[Stored data]

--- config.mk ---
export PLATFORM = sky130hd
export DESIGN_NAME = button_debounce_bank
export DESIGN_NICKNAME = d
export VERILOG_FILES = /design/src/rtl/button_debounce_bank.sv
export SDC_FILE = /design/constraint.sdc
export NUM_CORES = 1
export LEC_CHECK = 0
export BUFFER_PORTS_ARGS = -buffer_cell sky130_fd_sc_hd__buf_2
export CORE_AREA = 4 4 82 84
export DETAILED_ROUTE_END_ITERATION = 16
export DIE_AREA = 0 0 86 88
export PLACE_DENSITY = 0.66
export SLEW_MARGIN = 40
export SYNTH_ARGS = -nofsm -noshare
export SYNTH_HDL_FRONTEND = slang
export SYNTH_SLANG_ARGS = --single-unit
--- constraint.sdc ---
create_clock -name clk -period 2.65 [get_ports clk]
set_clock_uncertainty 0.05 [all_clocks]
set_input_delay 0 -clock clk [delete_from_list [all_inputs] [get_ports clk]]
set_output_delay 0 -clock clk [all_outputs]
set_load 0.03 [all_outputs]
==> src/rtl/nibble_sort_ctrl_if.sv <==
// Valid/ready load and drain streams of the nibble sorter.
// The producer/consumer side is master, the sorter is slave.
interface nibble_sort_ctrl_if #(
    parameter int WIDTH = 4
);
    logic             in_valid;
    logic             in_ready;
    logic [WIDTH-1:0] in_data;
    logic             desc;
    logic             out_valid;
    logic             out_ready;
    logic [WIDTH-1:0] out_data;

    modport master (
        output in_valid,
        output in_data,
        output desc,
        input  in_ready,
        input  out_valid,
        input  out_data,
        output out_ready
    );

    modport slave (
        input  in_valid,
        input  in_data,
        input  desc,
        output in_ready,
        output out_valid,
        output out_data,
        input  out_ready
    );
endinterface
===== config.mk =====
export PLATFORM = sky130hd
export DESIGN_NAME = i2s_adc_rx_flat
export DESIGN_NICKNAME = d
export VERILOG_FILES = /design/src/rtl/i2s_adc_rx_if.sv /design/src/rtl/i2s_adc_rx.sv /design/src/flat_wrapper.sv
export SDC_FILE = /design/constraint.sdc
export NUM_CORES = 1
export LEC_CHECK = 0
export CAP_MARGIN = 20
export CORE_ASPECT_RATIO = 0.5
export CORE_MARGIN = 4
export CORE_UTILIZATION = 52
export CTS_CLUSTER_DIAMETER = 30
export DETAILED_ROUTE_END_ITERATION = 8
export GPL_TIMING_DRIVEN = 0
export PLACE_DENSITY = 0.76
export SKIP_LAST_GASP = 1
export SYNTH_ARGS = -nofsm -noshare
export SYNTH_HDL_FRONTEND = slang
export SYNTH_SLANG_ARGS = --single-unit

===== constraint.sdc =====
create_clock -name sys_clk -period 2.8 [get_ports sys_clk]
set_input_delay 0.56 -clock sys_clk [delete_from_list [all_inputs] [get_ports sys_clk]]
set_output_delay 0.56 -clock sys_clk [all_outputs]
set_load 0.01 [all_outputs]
---
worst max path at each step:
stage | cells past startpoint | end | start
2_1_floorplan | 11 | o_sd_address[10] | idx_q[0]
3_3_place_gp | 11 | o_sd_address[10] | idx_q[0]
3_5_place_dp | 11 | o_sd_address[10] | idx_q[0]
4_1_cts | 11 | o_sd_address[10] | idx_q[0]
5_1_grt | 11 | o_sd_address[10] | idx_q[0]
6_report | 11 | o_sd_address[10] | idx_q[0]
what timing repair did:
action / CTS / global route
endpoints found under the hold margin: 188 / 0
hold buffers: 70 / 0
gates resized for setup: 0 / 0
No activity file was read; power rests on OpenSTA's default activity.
==
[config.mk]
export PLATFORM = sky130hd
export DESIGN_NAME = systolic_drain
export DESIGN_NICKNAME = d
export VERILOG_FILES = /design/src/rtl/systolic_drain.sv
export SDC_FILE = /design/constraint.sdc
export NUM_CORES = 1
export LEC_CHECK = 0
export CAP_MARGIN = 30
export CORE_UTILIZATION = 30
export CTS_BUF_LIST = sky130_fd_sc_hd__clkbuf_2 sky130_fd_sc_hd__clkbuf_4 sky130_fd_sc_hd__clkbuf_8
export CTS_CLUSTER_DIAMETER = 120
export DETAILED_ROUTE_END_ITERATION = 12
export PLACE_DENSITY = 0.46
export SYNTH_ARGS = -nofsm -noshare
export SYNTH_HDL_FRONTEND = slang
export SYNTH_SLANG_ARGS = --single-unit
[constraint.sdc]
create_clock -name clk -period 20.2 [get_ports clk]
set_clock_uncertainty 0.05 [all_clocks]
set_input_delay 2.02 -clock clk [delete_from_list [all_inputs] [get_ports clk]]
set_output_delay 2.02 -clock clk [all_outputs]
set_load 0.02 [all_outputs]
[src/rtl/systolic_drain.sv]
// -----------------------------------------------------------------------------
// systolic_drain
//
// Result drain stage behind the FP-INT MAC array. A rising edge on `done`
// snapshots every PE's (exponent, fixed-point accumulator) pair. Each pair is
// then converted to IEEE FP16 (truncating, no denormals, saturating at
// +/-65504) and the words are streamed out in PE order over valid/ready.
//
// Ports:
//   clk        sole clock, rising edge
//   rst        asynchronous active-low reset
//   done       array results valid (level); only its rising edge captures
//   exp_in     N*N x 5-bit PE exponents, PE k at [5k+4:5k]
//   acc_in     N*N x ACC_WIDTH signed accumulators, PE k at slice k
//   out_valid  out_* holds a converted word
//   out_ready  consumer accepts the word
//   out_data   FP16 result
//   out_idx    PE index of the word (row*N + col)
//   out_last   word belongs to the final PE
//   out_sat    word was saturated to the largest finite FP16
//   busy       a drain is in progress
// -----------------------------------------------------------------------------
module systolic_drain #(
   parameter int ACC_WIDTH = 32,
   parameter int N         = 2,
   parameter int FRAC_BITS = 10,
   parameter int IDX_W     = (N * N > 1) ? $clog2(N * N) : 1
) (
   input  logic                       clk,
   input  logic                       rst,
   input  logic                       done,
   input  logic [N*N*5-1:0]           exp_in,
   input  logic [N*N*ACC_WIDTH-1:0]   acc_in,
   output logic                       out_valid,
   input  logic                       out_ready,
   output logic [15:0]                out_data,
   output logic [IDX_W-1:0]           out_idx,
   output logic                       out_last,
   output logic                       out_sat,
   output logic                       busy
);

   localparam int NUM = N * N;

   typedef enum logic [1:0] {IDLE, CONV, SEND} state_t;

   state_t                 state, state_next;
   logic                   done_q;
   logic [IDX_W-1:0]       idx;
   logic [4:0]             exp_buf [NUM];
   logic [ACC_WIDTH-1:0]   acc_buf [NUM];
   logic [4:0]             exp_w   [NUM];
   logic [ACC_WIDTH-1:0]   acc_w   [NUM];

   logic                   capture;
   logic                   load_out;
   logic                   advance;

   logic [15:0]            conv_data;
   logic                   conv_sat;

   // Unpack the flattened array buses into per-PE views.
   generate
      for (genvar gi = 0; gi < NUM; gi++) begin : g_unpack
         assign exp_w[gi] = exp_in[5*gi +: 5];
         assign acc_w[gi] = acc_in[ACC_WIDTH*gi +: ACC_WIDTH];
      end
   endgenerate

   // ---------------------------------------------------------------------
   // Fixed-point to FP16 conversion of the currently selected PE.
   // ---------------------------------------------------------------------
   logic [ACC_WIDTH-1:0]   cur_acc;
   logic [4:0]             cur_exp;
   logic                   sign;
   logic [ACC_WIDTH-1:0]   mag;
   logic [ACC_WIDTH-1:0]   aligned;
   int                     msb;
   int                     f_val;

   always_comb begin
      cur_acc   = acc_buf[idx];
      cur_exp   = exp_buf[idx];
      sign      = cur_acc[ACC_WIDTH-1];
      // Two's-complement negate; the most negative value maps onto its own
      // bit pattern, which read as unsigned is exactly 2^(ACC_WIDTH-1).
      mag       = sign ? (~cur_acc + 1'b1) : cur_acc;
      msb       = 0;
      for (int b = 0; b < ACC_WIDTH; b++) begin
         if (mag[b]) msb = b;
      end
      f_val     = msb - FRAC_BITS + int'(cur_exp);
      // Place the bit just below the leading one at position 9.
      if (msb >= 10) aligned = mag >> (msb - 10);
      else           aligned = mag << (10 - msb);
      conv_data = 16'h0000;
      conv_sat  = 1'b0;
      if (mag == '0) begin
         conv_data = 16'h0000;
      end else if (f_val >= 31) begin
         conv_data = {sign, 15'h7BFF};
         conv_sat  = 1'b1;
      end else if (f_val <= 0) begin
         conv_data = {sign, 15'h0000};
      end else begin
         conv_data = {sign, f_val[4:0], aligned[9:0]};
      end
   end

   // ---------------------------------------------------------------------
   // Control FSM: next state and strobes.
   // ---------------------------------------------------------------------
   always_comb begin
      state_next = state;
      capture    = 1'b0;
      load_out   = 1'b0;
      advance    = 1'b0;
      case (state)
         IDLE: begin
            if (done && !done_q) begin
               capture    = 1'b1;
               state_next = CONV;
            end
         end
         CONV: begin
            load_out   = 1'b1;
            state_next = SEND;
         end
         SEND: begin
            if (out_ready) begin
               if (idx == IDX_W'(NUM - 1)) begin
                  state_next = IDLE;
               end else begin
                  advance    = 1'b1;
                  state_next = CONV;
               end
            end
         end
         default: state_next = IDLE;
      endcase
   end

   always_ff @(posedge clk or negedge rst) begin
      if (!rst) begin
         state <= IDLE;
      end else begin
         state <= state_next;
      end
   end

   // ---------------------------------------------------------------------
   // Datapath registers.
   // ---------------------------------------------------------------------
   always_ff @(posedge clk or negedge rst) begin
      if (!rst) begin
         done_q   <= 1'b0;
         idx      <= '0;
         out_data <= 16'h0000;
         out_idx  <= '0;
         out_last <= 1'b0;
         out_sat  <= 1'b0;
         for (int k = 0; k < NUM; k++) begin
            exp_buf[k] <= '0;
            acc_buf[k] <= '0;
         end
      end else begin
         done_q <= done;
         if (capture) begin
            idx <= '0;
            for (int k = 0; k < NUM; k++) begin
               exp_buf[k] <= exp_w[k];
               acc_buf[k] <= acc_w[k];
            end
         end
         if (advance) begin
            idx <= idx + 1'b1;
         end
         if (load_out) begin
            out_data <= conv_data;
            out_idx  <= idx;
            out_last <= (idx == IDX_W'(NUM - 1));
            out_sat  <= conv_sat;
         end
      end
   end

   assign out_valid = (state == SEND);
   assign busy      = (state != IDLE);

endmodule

#### Task item
Could you restate, word for word, the lines above from the one with "worst max path" to the one with "No activity file", both included?

#### Task response
worst max path at each step:
stage | cells past startpoint | end | start
2_1_floorplan | 11 | o_sd_address[10] | idx_q[0]
3_3_place_gp | 11 | o_sd_address[10] | idx_q[0]
3_5_place_dp | 11 | o_sd_address[10] | idx_q[0]
4_1_cts | 11 | o_sd_address[10] | idx_q[0]
5_1_grt | 11 | o_sd_address[10] | idx_q[0]
6_report | 11 | o_sd_address[10] | idx_q[0]
what timing repair did:
action / CTS / global route
endpoints found under the hold margin: 188 / 0
hold buffers: 70 / 0
gates resized for setup: 0 / 0
No activity file was read; power rests on OpenSTA's default activity.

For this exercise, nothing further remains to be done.